= List of chemical compounds with unusual names =

Chemical nomenclature, replete as it is with compounds with very complex names, is a repository for some names that may be considered unusual. A browse through the Physical Constants of Organic Compounds in the CRC Handbook of Chemistry and Physics (a fundamental resource) will reveal not just the whimsical work of chemists, but the sometimes peculiar compound names that occur as the consequence of simple juxtaposition. Some names derive legitimately from their chemical makeup, from the geographic region where they may be found, the plant or animal species from which they are isolated or the name of the discoverer.

Some are given intentionally unusual trivial names based on their structure, a notable property or at the whim of those who first isolate them. However, many trivial names predate formal naming conventions. Trivial names can also be ambiguous or carry different meanings in different industries, geographic regions and languages.

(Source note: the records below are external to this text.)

### config.mk
export PLATFORM = sky130hd
export DESIGN_NAME = jacobi_sweep_scheduler
export DESIGN_NICKNAME = d
export VERILOG_FILES = /design/src/rtl/jacobi_sweep_scheduler.sv
export SDC_FILE = /design/constraint.sdc
export NUM_CORES = 1
export LEC_CHECK = 0
export CAP_MARGIN = 20
export CELL_PAD_IN_SITES_DETAIL_PLACEMENT = 1
export CELL_PAD_IN_SITES_GLOBAL_PLACEMENT = 1
export CORE_MARGIN = 10
export CORE_UTILIZATION = 39
export DETAILED_ROUTE_END_ITERATION = 10
export GPL_ROUTABILITY_DRIVEN = 0
export GPL_TIMING_DRIVEN = 1
export HOLD_SLACK_MARGIN = 0.05
export PLACE_DENSITY = 0.81
export SYNTH_ARGS = -nofsm -noshare
export SYNTH_HDL_FRONTEND = slang
export SYNTH_SLANG_ARGS = --single-unit
### constraint.sdc
create_clock -name clk -period 2.86 [get_ports clk]
set_clock_uncertainty 0.2 [all_clocks]
set_input_delay 0.572 -clock clk [delete_from_list [all_inputs] [get_ports clk]]
set_output_delay 0.572 -clock clk [all_outputs]
set_load 0.03 [all_outputs]
### src/rtl/jacobi_sweep_scheduler.sv
// Cyclic Jacobi sweep scheduler: walks every off-diagonal pivot pair (row<col) in
// row-major order, handshakes each to the rotation datapath, repeats sweeps until converged.
module jacobi_sweep_scheduler #(
  parameter int N          = 32,
  parameter int IDX_W      = 6,
  parameter int MAX_SWEEPS = 16,
  parameter int SW_W       = 5
) (
  input  logic             clk,
  input  logic             reset,
  input  logic             start,
  output logic             busy,
  output logic             done,
  output logic             converged,
  output logic [SW_W-1:0]  sweep_cnt,
  output logic             g_init,
  output logic             rot_valid,
  input  logic             rot_ready,
  output logic [IDX_W-1:0] row,
  output logic [IDX_W-1:0] col,
  input  logic             rot_done,
  input  logic             pivot_small
);

  typedef enum logic [2:0] {IDLE, INIT, ISSUE, WAIT, DONE} state_t;

  localparam logic [IDX_W-1:0] LAST_COL = IDX_W'(N - 1);
  localparam logic [IDX_W-1:0] LAST_ROW = IDX_W'(N - 2);
  localparam logic [SW_W-1:0]  SW_LIMIT = SW_W'(MAX_SWEEPS);

  state_t          state;
  logic            all_small;
  logic            small_next;
  logic [SW_W-1:0] sweep_next;

  always_comb begin
    small_next = all_small & pivot_small;
    sweep_next = sweep_cnt + SW_W'(1);
  end

  always_ff @(posedge clk) begin
    if (reset) begin
      state     <= IDLE;
      busy      <= 1'b0;
      done      <= 1'b0;
      converged <= 1'b0;
      sweep_cnt <= '0;
      g_init    <= 1'b0;
      rot_valid <= 1'b0;
      row       <= '0;
      col       <= '0;
      all_small <= 1'b1;
    end else begin
      g_init <= 1'b0;
      done   <= 1'b0;
      case (state)
        IDLE: begin
          if (start) begin
            row       <= '0;
            col       <= IDX_W'(1);
            sweep_cnt <= '0;
            all_small <= 1'b1;
            converged <= 1'b0;
            busy      <= 1'b1;
            g_init    <= 1'b1;
            state     <= INIT;
          end
        end
        INIT: begin
          rot_valid <= 1'b1;
          state     <= ISSUE;
        end
        ISSUE: begin
          if (rot_ready) begin
            rot_valid <= 1'b0;
            state     <= WAIT;
          end
        end
        WAIT: begin
          if (rot_done) begin
            all_small <= small_next;
            if (col < LAST_COL) begin
              col    <= col + IDX_W'(1);
              g_init <= 1'b1;
              state  <= INIT;
            end else if (row < LAST_ROW) begin
              row    <= row + IDX_W'(1);
              col    <= row + IDX_W'(2);
              g_init <= 1'b1;
              state  <= INIT;
            end else begin
              // Sweep end: the flag includes the pivot finishing right now.
              sweep_cnt <= sweep_next;
              if (small_next) begin
                converged <= 1'b1;
                done      <= 1'b1;
                state     <= DONE;
              end else if (sweep_next == SW_LIMIT) begin
                converged <= 1'b0;
                done      <= 1'b1;
                state     <= DONE;
              end else begin
                row       <= '0;
                col       <= IDX_W'(1);
                all_small <= 1'b1;
                g_init    <= 1'b1;
                state     <= INIT;
              end
            end
          end
        end
        DONE: begin
          busy  <= 1'b0;
          state <= IDLE;
        end
        default: state <= IDLE;
      endcase
    end
  end

endmodule

==> flow_summary.ini <==
[outcome]
status = finished, final reports clean

[cts]
clk_path_buf_depth = 2
cts-buffers-inserted = 3
htreeDepth = 1
root_buffer = clkbuf_8
cts_tree = built
cts.sink_count = 26
cts.hold.buffers_added = 0
post_cts_resized = 0
clk_latency_ns = 0.28
postCtsSetupBuffers = 0
clk_pin_slew_ns = 0.10

[sta]
period_needed_ns = 2.56
maxSlewHeadroom = 0.626
maxSlewViolCount = 0
rsz0062_at_grt = no
post-route-period-util = 0.896
hold_viol = 0
fmax_ghz = 0.390
setup_viol = 0
setup_tns_ns = 0
holdWs_ns = 0.316
tightest_slew_ns = 0.559

[finish]
final_area_mm2 = 0.00197
nNetsFinal = 220
layout_common_cells = clkdlybuf4s50_1 (27), dfxtp_1 (26), a21oi_1 (14), nor2_1 (14)
final_common_cell = clkdlybuf4s50_1
fillers = 475
layout-drive-gt1-share = 0.106
antenna_cells = 0
syn_to_final_growth_pct = 23.7

[synthesis]
ys_ff_latch = 26
yosys.area.top_type_share = 0.326
mappedNetlistArea_mm2 = 0.00160
syn_nets = 195
yosysSeqAreaShare = 0.326
yosysUniqueCellTypes = 50
avgSynthCellArea_um2 = 8.67
synthCells = 184
yosysTopAreaCell = dfxtp_1
synth.top_cells.by_area = dfxtp_1 (33%), a21oi_1 (4.4%), mux2i_1 (4.4%)
yosys_warnings = 0

[placed_design]
placed_cell_area_mm2 = 0.00190
port_buffers = 27
dp_hpwl_um = 3560

[setup_path]
crit_required_ns = 2.84
path_class = reg2reg
critPathLaunchType = flop
worstSetupEndpointType = flop
cp.arrival_ns = 2.54
worstPathMaxFanout = 9

[job]
cap_violations = 0

[floorplanning]
dieArea_mm2 = 0.00705
coreArea_mm2 = 0.00397
fp-row-count = 23
initial_core_util = 0.402
chipHeight_um = 84.0
dieWidth_um = 84.0
ios = 28

[global_routing]
grt_overflow = 0
antenna_found_initial = 0
track_usage = 0.130
grt_pass1_wl_um = 7850
grt_start_max_net_pins = 19
grt_pass1_vias = 1573

[detailed_routing]
drt_iter0_drc = 136
via_per_inst = 5.90
post-route-drc-count = 0
drt_wl_total_um = 4650
vias = 1521
first_pass_iters = 4
wl_per_cell_um = 18.0
final_antenna_net_count = 0

[power]
power.density_mw_per_mm2 = 412
p_leak_nw = 0.678
ir_drop_mv = 0.218
p_total_uw = 813

[hold_path]
hold_path.class = reg2reg
-- path summary, 6_finish.rpt --
| kind | slack (ns) | to | startpoint | depth (start not counted) |
|---|---|---|---|---|
| worst max-delay path | 0.30 | col[1] | sweep_cnt[0] | 6 |
| worst min-delay path | 0.32 | all_small | all_small | 2 |
| worst max register to register | 0.30 | col[1] | sweep_cnt[0] | 6 |
| worst min register to register | 0.32 | all_small | all_small | 2 |
-- final cells by class --
type | count | area [um^2] | share of cell area
tap | 50 | 62.6 | 0.0317
clock inverter | 1 | 30.0 | 0.0152
sequential | 26 | 520 | 0.264
multi-input combinational | 145 | 1010 | 0.512
inverter | 2 | 7.51 | 0.00380
clock buffer | 3 | 41.3 | 0.0209
timing repair buffer | 31 | 300 | 0.152
-- critical path, cell delays in order (launching register included) --
cell	delay [ns]
dfxtp_1	0.49
ha_1	0.33
and3_4	0.22
mux2i_1	0.29
o22a_4	0.23
a31o_1	0.36
mux2_4	0.33
-- cell usage after synthesis (all sizes together) --
cell,n
a211oi,9
a21boi,1
a21o,2
a21oi,14
a221oi,1
a22oi,1
a311oi,3
a31o,1
a41o,2
a41oi,4
and2,1
and3,2
and3b,2
buf,5
clkbuf,6
dfxtp,26
ha,5
inv,2
mux2,1
mux2i,7
nand2,12
nand2b,9
nand3,11
nand3b,2
nand4,1
nor2,15
nor2b,1
nor3,8
nor3b,1
nor4,4
o2111ai,1
o211ai,1
o21a,2
o21ai,12
o22a,1
o32ai,1
or2,1
or3b,1
or4,1
xnor2,1
xor2,3
-- kinds of logic (layout without fill, tap and decap cells) --
logic type / count (synthesis) / in the layout / share of synthesized area
buf+inv: 13 / 37 / 0.0400
flops: 26 / 26 / 0.326
compound gates: 56 / 56 / 0.267
simple gates: 72 / 72 / 0.253
xor+xnor: 4 / 4 / 0.0220
mux: 8 / 8 / 0.0533
fa+ha+maj: 5 / 5 / 0.0392
-- sequential cells by signal, summed over array words and instances, names as in the netlist --
signal,flops
all_small,1
g_init,1
rot_valid,1
done,1
col,6
sweep_cnt,5
state,3
busy,1
converged,1
row,6
-- power by group --
part	internal (mW)	leakage [nW]	switching, mW	total, mW
clock network	0.188	0.0357	0.124	0.311
logic	0.0512	0.431	0.0666	0.118
registers	0.372	0.211	0.0129	0.384
total	0.610	0.678	0.203	0.813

Godly noted that "Trivial names having the status of INN or ISO are carefully tailor-made for their field of use and are internationally accepted". In his preface to Chemical Nomenclature, Thurlow wrote that "Chemical names do not have to be deadly serious". A website in existence since 1997 and maintained at the University of Bristol lists a selection of "molecules with silly or unusual names" strictly for entertainment. These so-called silly or funny trivial names (depending on culture) can also serve an educational purpose. In an article in the Journal of Chemical Education, Dennis Ryan argues that students of organic nomenclature (considered a "dry and boring" subject) may actually take an interest in it when tasked with the job of converting funny-sounding chemical trivial names to their proper systematic names.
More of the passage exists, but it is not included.